Enhancing Cell Tracking with a Time-Symmetric Deep Learning Approach

TL;DR

This work tackles the challenge of accurate live-cell tracking in video microscopy by moving beyond frame-to-frame tracking and introducing a time-symmetric, multi-frame approach that leverages the local spatio-temporal neighborhood. The pipeline combines a Mask R-CNN-based instance segmentation stage (via Detectron2) with a time-symmetric local tracker (built on DeepLabV3+) and a global Hungarian-assignment step using an IOU-based similarity, enabling frame skipping up to $2TR$ while maintaining coherent tracks. Evaluations on budding yeast data and multiple synthetic datasets show state-of-the-art-like performance, with robustness to artifacts and reduced sensitivity to segmentation quality through joint segmentation-tracking dynamics and interpolation. The method generalizes to diverse cell types given ample labeled data and is made available in an open-source repository, offering a scalable, data-driven solution for cellular tracking in biological research.

Abstract

The accurate tracking of live cells using video microscopy recordings remains a challenging task for popular state-of-the-art image processing based object tracking methods. In recent years, several existing and new applications have attempted to integrate deep-learning based frameworks for this task, but most of them still heavily rely on consecutive frame based tracking embedded in their architecture or other premises that hinder generalized learning. To address this issue, we aimed to develop a new deep-learning based tracking method that relies solely on the assumption that cells can be tracked based on their spatio-temporal neighborhood, without restricting it to consecutive frames. The proposed method has the additional benefit that the motion patterns of the cells can be learned completely by the predictor without any prior assumptions, and it has the potential to handle a large number of video frames with heavy artifacts. The efficacy of the proposed method is demonstrated through biologically motivated validation strategies and compared against multiple state-of-the-art cell tracking methods.

Figures (12)

• Figure 1: A showcase of robust segmentation results, depicting accurate cell detection and segmentation under varying lighting conditions, while effectively avoiding detection of obviously dead cells.
• Figure 2: Depiction of input and output information structure of local tracking via segmentation with local tracking range ($TR$) = 2. Notice that while the left to right positive temporal direction of the data is recognizable from cell growth, and the model learns this during training, the architecture itself has no built in directional preference, resulting in a completely data-driven estimation for local tracking.
• Figure 3: A side by side display of tracking results, demonstrating successful tracking of all cells in the same recording with a temporal difference of 8 frames.
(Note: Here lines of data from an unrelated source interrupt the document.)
**src/rtl/rrss_pkg.sv**
```systemverilog
`default_nettype none

package rrss_pkg;

   localparam int MAX_TASKS_DEF  = 8;
   localparam int COUNT_BITS_DEF = 16;

   localparam logic [7:0] RESET_SLICE = 8'd4;
   localparam logic [3:0] RESET_TOTAL = 4'd7;
   localparam logic [3:0] FIN_MAX     = 4'd15;

   typedef enum logic {
      CMD_TICK   = 1'b0,
      CMD_ARRIVE = 1'b1
   } cmd_type;

   typedef enum logic {
      REG_SLICE_LENGTH = 1'b0,
      REG_TASK_TOTAL   = 1'b1
   } reg_index_type;

   typedef struct packed {
      logic [7:0] slice_length;
      logic [3:0] task_total;
   } cfg_type;

   typedef struct packed {
      cmd_type     command;
      logic [2:0]  task_slot;
      logic [15:0] burst_length;
   } req_type;

   typedef struct packed {
      logic        running_valid;
      logic [2:0]  running_slot;
      logic        finished_valid;
      logic [15:0] finished_wait;
      logic [15:0] finished_turnaround;
      logic        all_done;
      logic        arrive_error;
      logic [15:0] time_now;
   } rsp_type;

endpackage

`default_nettype wire

```
**src/rtl/rrss_csr.sv**
```systemverilog
`default_nettype none

module rrss_csr (
   input  logic             clock,
   input  logic             reset,
   input  logic             csr_psel,
   input  logic             csr_penable,
   input  logic             csr_pwrite,
   input  logic [2:0]       csr_paddr,
   input  logic [31:0]      csr_pwdata,
   output logic [31:0]      csr_prdata,
   output logic             csr_pready,
   output rrss_pkg::cfg_type cfg
);
   import rrss_pkg::*;

   logic [7:0]    slice_ff;
   logic [7:0]    slice_in;
   logic [3:0]    total_ff;
   logic [3:0]    total_in;
   logic          wr_en;
   reg_index_type reg_sel;

   assign csr_pready = 1'b1;
   assign wr_en      = csr_psel && csr_penable && csr_pwrite && csr_pready;
   assign reg_sel    = reg_index_type'(csr_paddr[2]);

   always_comb begin
      slice_in   = slice_ff;
      total_in   = total_ff;
      csr_prdata = '0;
      case (reg_sel)
         REG_SLICE_LENGTH: begin
            csr_prdata = {24'd0, slice_ff};
            if (wr_en) slice_in = csr_pwdata[7:0];
         end
         REG_TASK_TOTAL: begin
            csr_prdata = {28'd0, total_ff};
            if (wr_en) total_in = csr_pwdata[3:0];
         end
         default: begin
            csr_prdata = '0;
         end
      endcase
   end

   always_ff @(posedge clock) begin
      if (reset) begin
         slice_ff <= RESET_SLICE;
         total_ff <= RESET_TOTAL;
      end else begin
         slice_ff <= slice_in;
         total_ff <= total_in;
      end
   end

   assign cfg.slice_length = slice_ff;
   assign cfg.task_total   = total_ff;

endmodule

`default_nettype wire

```
**src/rtl/rrss_pick.sv**
```systemverilog
`default_nettype none

module rrss_pick #(
   parameter int MAX_TASKS = rrss_pkg::MAX_TASKS_DEF
) (
   input  logic [MAX_TASKS-1:0]             unf_pos,
   input  logic [$clog2(MAX_TASKS)-1:0]     act_pos,
   input  logic [$clog2(MAX_TASKS+1)-1:0]   cnt,
   output logic                             found,
   output logic [$clog2(MAX_TASKS)-1:0]     pick_pos
);
   import rrss_pkg::*;

   localparam int SLOT_W = $clog2(MAX_TASKS);
   localparam int PW     = $clog2(MAX_TASKS + 1) + 1;

   logic [PW-1:0] sum;

   // rotating search: first unfinished position after the active one,
   // the active position itself last
   always_comb begin
      found    = 1'b0;
      pick_pos = act_pos;
      sum      = '0;
      for (int i = MAX_TASKS; i >= 1; i--) begin
         sum = PW'(act_pos) + PW'(i);
         if (sum >= PW'(cnt)) sum = sum - PW'(cnt);
         if ((PW'(i) <= PW'(cnt)) && unf_pos[sum[SLOT_W-1:0]]) begin
            found    = 1'b1;
            pick_pos = sum[SLOT_W-1:0];
         end
      end
   end

endmodule

`default_nettype wire

```
**src/rtl/rrss_core.sv**
```systemverilog
`default_nettype none

module rrss_core #(
   parameter int MAX_TASKS  = rrss_pkg::MAX_TASKS_DEF,
   parameter int COUNT_BITS = rrss_pkg::COUNT_BITS_DEF
) (
   input  logic              clock,
   input  logic              reset,
   input  logic              fire,
   input  rrss_pkg::req_type req,
   input  rrss_pkg::cfg_type cfg,
   output rrss_pkg::rsp_type rsp
);
   import rrss_pkg::*;

   localparam int SLOT_W = $clog2(MAX_TASKS);
   localparam int CNT_W  = $clog2(MAX_TASKS + 1);
   localparam logic [COUNT_BITS-1:0] COUNT_MAX = '1;
   localparam logic [32:0] COUNT_MAX_W = 33'(COUNT_MAX);

   // per-slot lanes
   logic [COUNT_BITS-1:0] rem_ff  [MAX_TASKS];
   logic [COUNT_BITS-1:0] rem_in  [MAX_TASKS];
   logic [COUNT_BITS-1:0] wait_ff [MAX_TASKS];
   logic [COUNT_BITS-1:0] wait_in [MAX_TASKS];
   logic [COUNT_BITS-1:0] turn_ff [MAX_TASKS];
   logic [COUNT_BITS-1:0] turn_in [MAX_TASKS];
   logic [SLOT_W-1:0]     order_ff [MAX_TASKS];
   logic [SLOT_W-1:0]     order_in [MAX_TASKS];
   logic [MAX_TASKS-1:0]  enrolled_ff;
   logic [MAX_TASKS-1:0]  enrolled_in;

   logic [CNT_W-1:0]      cnt_ff;
   logic [CNT_W-1:0]      cnt_in;
   logic [SLOT_W-1:0]     act_pos_ff;
   logic [SLOT_W-1:0]     act_pos_in;
   logic                  act_valid_ff;
   logic                  act_valid_in;
   logic [7:0]            slice_ff;
   logic [7:0]            slice_in;
   logic [3:0]            fin_cnt_ff;
   logic [3:0]            fin_cnt_in;
   logic [COUNT_BITS-1:0] time_ff;
   logic [COUNT_BITS-1:0] time_in;

   logic [MAX_TASKS-1:0]  is_act;
   logic [MAX_TASKS-1:0]  live;
   logic [MAX_TASKS-1:0]  unf_slot;
   logic [MAX_TASKS-1:0]  unf_pos;
   logic [SLOT_W-1:0]     act_slot;
   logic                  act_ok;
   logic                  run;
   logic                  act_last;
   logic [COUNT_BITS-1:0] act_wait;
   logic [COUNT_BITS-1:0] act_turn;
   logic [7:0]            slice_next;
   logic                  found;
   logic [SLOT_W-1:0]     pick_pos;
   logic [32:0]           slot_wide;
   logic [SLOT_W-1:0]     slot_idx;
   logic                  slot_ok;
   logic                  slot_taken;
   logic [32:0]           burst_wide;
   logic                  err;
   logic [32:0]           run_slot_wide;
   logic [32:0]           wait_wide;
   logic [32:0]           turn_wide;
   logic [32:0]           time_wide;

   always_comb begin
      act_ok   = act_valid_ff && (33'(act_pos_ff) < 33'(cnt_ff));
      act_slot = order_ff[act_pos_ff];
      for (int i = 0; i < MAX_TASKS; i++) begin
         is_act[i] = act_ok && (act_slot == SLOT_W'(i));
         live[i]   = enrolled_ff[i] && (rem_ff[i] != '0);
      end
      run = |(is_act & live);
   end

   always_comb begin
      rem_in       = rem_ff;
      wait_in      = wait_ff;
      turn_in      = turn_ff;
      order_in     = order_ff;
      enrolled_in  = enrolled_ff;
      cnt_in       = cnt_ff;
      act_pos_in   = act_pos_ff;
      act_valid_in = act_valid_ff;
      slice_in     = slice_ff;
      fin_cnt_in   = fin_cnt_ff;
      time_in      = time_ff;
      act_last     = 1'b0;
      act_wait     = '0;
      act_turn     = '0;
      slice_next   = slice_ff + 8'd1;
      slot_wide    = 33'(req.task_slot);
      slot_idx     = slot_wide[SLOT_W-1:0];
      slot_ok      = slot_wide < 33'(MAX_TASKS);
      slot_taken   = slot_ok && enrolled_ff[slot_idx];
      burst_wide   = 33'(req.burst_length);
      err          = 1'b0;
      rsp          = '0;

      if (req.command == CMD_ARRIVE) begin
         err = !slot_ok || (req.burst_length == 16'd0) ||
               (33'(cnt_ff) >= 33'(MAX_TASKS)) || slot_taken;
         if (!err) begin
            rem_in[slot_idx]  = (burst_wide > COUNT_MAX_W) ? COUNT_MAX
                                                          : burst_wide[COUNT_BITS-1:0];
            wait_in[slot_idx] = '0;
            turn_in[slot_idx] = '0;
            enrolled_in[slot_idx] = 1'b1;
            order_in[cnt_ff[SLOT_W-1:0]] = slot_idx;
            if (!act_valid_ff) begin
               act_valid_in = 1'b1;
               act_pos_in   = cnt_ff[SLOT_W-1:0];
               slice_in     = 8'd0;
            end
            cnt_in = cnt_ff + CNT_W'(1);
         end
      end else begin
         for (int i = 0; i < MAX_TASKS; i++) begin
            if (live[i]) begin
               if (!is_act[i]) begin
                  wait_in[i] = (wait_ff[i] == COUNT_MAX) ? wait_ff[i]
                                                         : wait_ff[i] + COUNT_BITS'(1);
               end
               turn_in[i] = (turn_ff[i] == COUNT_MAX) ? turn_ff[i]
                                                      : turn_ff[i] + COUNT_BITS'(1);
            end
            if (run && is_act[i]) begin
               rem_in[i] = rem_ff[i] - COUNT_BITS'(1);
               act_last  = (rem_ff[i] == COUNT_BITS'(1));
               act_wait  = wait_in[i];
               act_turn  = turn_in[i];
            end
         end
         time_in = (time_ff == COUNT_MAX) ? time_ff : time_ff + COUNT_BITS'(1);
         if (run) begin
            if (act_last && (fin_cnt_ff != FIN_MAX)) fin_cnt_in = fin_cnt_ff + 4'd1;
            if (act_last || (slice_next >= cfg.slice_length)) begin
               slice_in = 8'd0;
               if (found) act_pos_in   = pick_pos;
               else       act_valid_in = 1'b0;
            end else begin
               slice_in = slice_next;
            end
         end else begin
            act_valid_in = 1'b0;
         end
      end

      run_slot_wide           = 33'(act_slot);
      wait_wide               = 33'(act_wait);
      turn_wide               = 33'(act_turn);
      time_wide               = 33'(time_in);
      rsp.running_valid       = (req.command == CMD_TICK) && run;
      rsp.running_slot        = rsp.running_valid ? run_slot_wide[2:0] : 3'd0;
      rsp.finished_valid      = rsp.running_valid && act_last;
      rsp.finished_wait       = rsp.finished_valid ? wait_wide[15:0] : 16'd0;
      rsp.finished_turnaround = rsp.finished_valid ? turn_wide[15:0] : 16'd0;
      rsp.all_done            = (fin_cnt_in >= cfg.task_total);
      rsp.arrive_error        = err;
      rsp.time_now            = time_wide[15:0];
   end

   // unfinished flags after this tick's decrement, laid out in arrival order
   always_comb begin
      for (int i = 0; i < MAX_TASKS; i++) begin
         unf_slot[i] = enrolled_ff[i] && (rem_in[i] != '0);
      end
      for (int p = 0; p < MAX_TASKS; p++) begin
         unf_pos[p] = (33'(p) < 33'(cnt_ff)) && unf_slot[order_ff[p]];
      end
   end

   rrss_pick #(
      .MAX_TASKS (MAX_TASKS)
   ) u_pick (
      .unf_pos  (unf_pos),
      .act_pos  (act_pos_ff),
      .cnt      (cnt_ff),
      .found    (found),
      .pick_pos (pick_pos)
   );

   always_ff @(posedge clock) begin
      if (reset) begin
         enrolled_ff  <= '0;
         cnt_ff       <= '0;
         act_pos_ff   <= '0;
         act_valid_ff <= 1'b0;
         slice_ff     <= 8'd0;
         fin_cnt_ff   <= 4'd0;
         time_ff      <= '0;
      end else if (fire) begin
         enrolled_ff  <= enrolled_in;
         cnt_ff       <= cnt_in;
         act_pos_ff   <= act_pos_in;
         act_valid_ff <= act_valid_in;
         slice_ff     <= slice_in;
         fin_cnt_ff   <= fin_cnt_in;
         time_ff      <= time_in;
      end
   end

   always_ff @(posedge clock) begin
      if (fire) begin
         rem_ff   <= rem_in;
         wait_ff  <= wait_in;
         turn_ff  <= turn_in;
         order_ff <= order_in;
      end
   end

`ifndef SYNTH
   a_active_in_range: assert property (@(posedge clock) disable iff (reset)
      act_valid_ff |-> (33'(act_pos_ff) < 33'(cnt_ff)))
      else $error("active position beyond order list");

   a_enrol_count: assert property (@(posedge clock) disable iff (reset)
      $countones(enrolled_ff) == int'(cnt_ff))
      else $error("enrolled count out of step with enrolled slots");

   a_arrive_starts: assert property (@(posedge clock) disable iff (reset)
      (fire && (req.command == CMD_ARRIVE) && !rsp.arrive_error) |=> act_valid_ff)
      else $error("accepted arrival left scheduler idle");

   a_finish_runs: assert property (@(posedge clock) disable iff (reset)
      (fire && rsp.finished_valid) |=> !enrolled_ff[$past(act_slot)] ||
         (rem_ff[$past(act_slot)] == '0))
      else $error("finished task still has work");
`endif

endmodule

`default_nettype wire

```
**src/rtl/round_robin_slice_scheduler.sv**
```systemverilog
`default_nettype none

// channel   ports      direction  payload
// request   req_*      in         tuser: command; tdata: task_slot, burst_length
// result    rsp_*      out        tuser: flags; tdata: slot, counts, time
// config    csr_*      in/out     slice_length @ 0x0, task_total @ 0x4
//
// one request per cycle sustained while rsp_tready is held high; a request passes the input register,
// one pass of slot-lane update and rotating pick, and the result register
// reset: synchronous, clears scheduler control, enrolment and config registers
// req_tready drops only while both input and result registers are full and rsp_tready is low
// the user must write configuration only while the block is idle; the block does not enforce this

module round_robin_slice_scheduler #(
   parameter int MAX_TASKS  = rrss_pkg::MAX_TASKS_DEF,
   parameter int COUNT_BITS = rrss_pkg::COUNT_BITS_DEF
) (
   input  logic        clock,
   input  logic        reset,
   input  logic        req_tvalid,
   output logic        req_tready,
   input  logic [23:0] req_tdata,   // task_slot[2:0], burst_length[18:3], zero fill
   input  logic        req_tuser,   // command[0]
   output logic        rsp_tvalid,
   input  logic        rsp_tready,
   // running_slot[2:0], finished_wait[18:3], finished_turnaround[34:19],
   // all_done[35], time_now[51:36], zero fill
   output logic [55:0] rsp_tdata,
   // running_valid[0], finished_valid[1], arrive_error[2]
   output logic [2:0]  rsp_tuser,
   input  logic        csr_psel,
   input  logic        csr_penable,
   input  logic        csr_pwrite,
   input  logic [2:0]  csr_paddr,
   input  logic [31:0] csr_pwdata,
   output logic [31:0] csr_prdata,
   output logic        csr_pready
);
   import rrss_pkg::*;

   logic    in_valid_ff;
   logic    in_valid_in;
   req_type in_req_ff;
   req_type in_req_in;
   logic    out_valid_ff;
   logic    out_valid_in;
   rsp_type out_rsp_ff;
   rsp_type out_rsp_in;
   rsp_type core_rsp;
   cfg_type cfg;
   logic    advance;
   logic    req_take;

   rrss_csr u_csr (
      .clock       (clock),
      .reset       (reset),
      .csr_psel    (csr_psel),
      .csr_penable (csr_penable),
      .csr_pwrite  (csr_pwrite),
      .csr_paddr   (csr_paddr),
      .csr_pwdata  (csr_pwdata),
      .csr_prdata  (csr_prdata),
      .csr_pready  (csr_pready),
      .cfg         (cfg)
   );

   assign advance    = in_valid_ff && (!out_valid_ff || rsp_tready);
   assign req_tready = !in_valid_ff || advance;
   assign req_take   = req_tvalid && req_tready;

   always_comb begin
      in_req_in = in_req_ff;
      if (req_take) begin
         in_req_in.command      = cmd_type'(req_tuser);
         in_req_in.task_slot    = req_tdata[2:0];
         in_req_in.burst_length = req_tdata[18:3];
      end
      in_valid_in = req_take ? 1'b1 : (advance ? 1'b0 : in_valid_ff);
      out_valid_in = advance ? 1'b1 : (rsp_tready ? 1'b0 : out_valid_ff);
      out_rsp_in   = advance ? core_rsp : out_rsp_ff;
   end

   rrss_core #(
      .MAX_TASKS  (MAX_TASKS),
      .COUNT_BITS (COUNT_BITS)
   ) u_core (
      .clock (clock),
      .reset (reset),
      .fire  (advance),
      .req   (in_req_ff),
      .cfg   (cfg),
      .rsp   (core_rsp)
   );

   always_ff @(posedge clock) begin
      if (reset) begin
         in_valid_ff  <= 1'b0;
         out_valid_ff <= 1'b0;
      end else begin
         in_valid_ff  <= in_valid_in;
         out_valid_ff <= out_valid_in;
      end
   end

   always_ff @(posedge clock) begin
      in_req_ff  <= in_req_in;
      out_rsp_ff <= out_rsp_in;
   end

   assign rsp_tvalid = out_valid_ff;
   assign rsp_tdata  = {4'd0, out_rsp_ff.time_now, out_rsp_ff.all_done,
                        out_rsp_ff.finished_turnaround, out_rsp_ff.finished_wait,
                        out_rsp_ff.running_slot};
   assign rsp_tuser  = {out_rsp_ff.arrive_error, out_rsp_ff.finished_valid,
                        out_rsp_ff.running_valid};

endmodule

`default_nettype wire

```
New cells were appropriately assigned new IDs while maintaining consistent tracking of existing cells.
• Figure 4: Schematic structure of the metric similarity measurement step between $2TR+1$ long local tracks of different cell instances on frames with a temporal distance of $\Delta t$. The solid lines indicate the central segmentation instances with a $\Delta t$ temporal distance to be matched, while the arrows indicate the similarity metric between the segmentation estimates for each time frame. Subsequently, the individual metric results are averaged to obtain a single measure of similarity.
• Figure 5: Illustration of the metric similarity based assignment step using the Hungarian method for non-square matrices. Newly unassigned cells, such as cell number 4 receive a new ID, while the previously assigned cells retain the ID of their corresponding previous instances.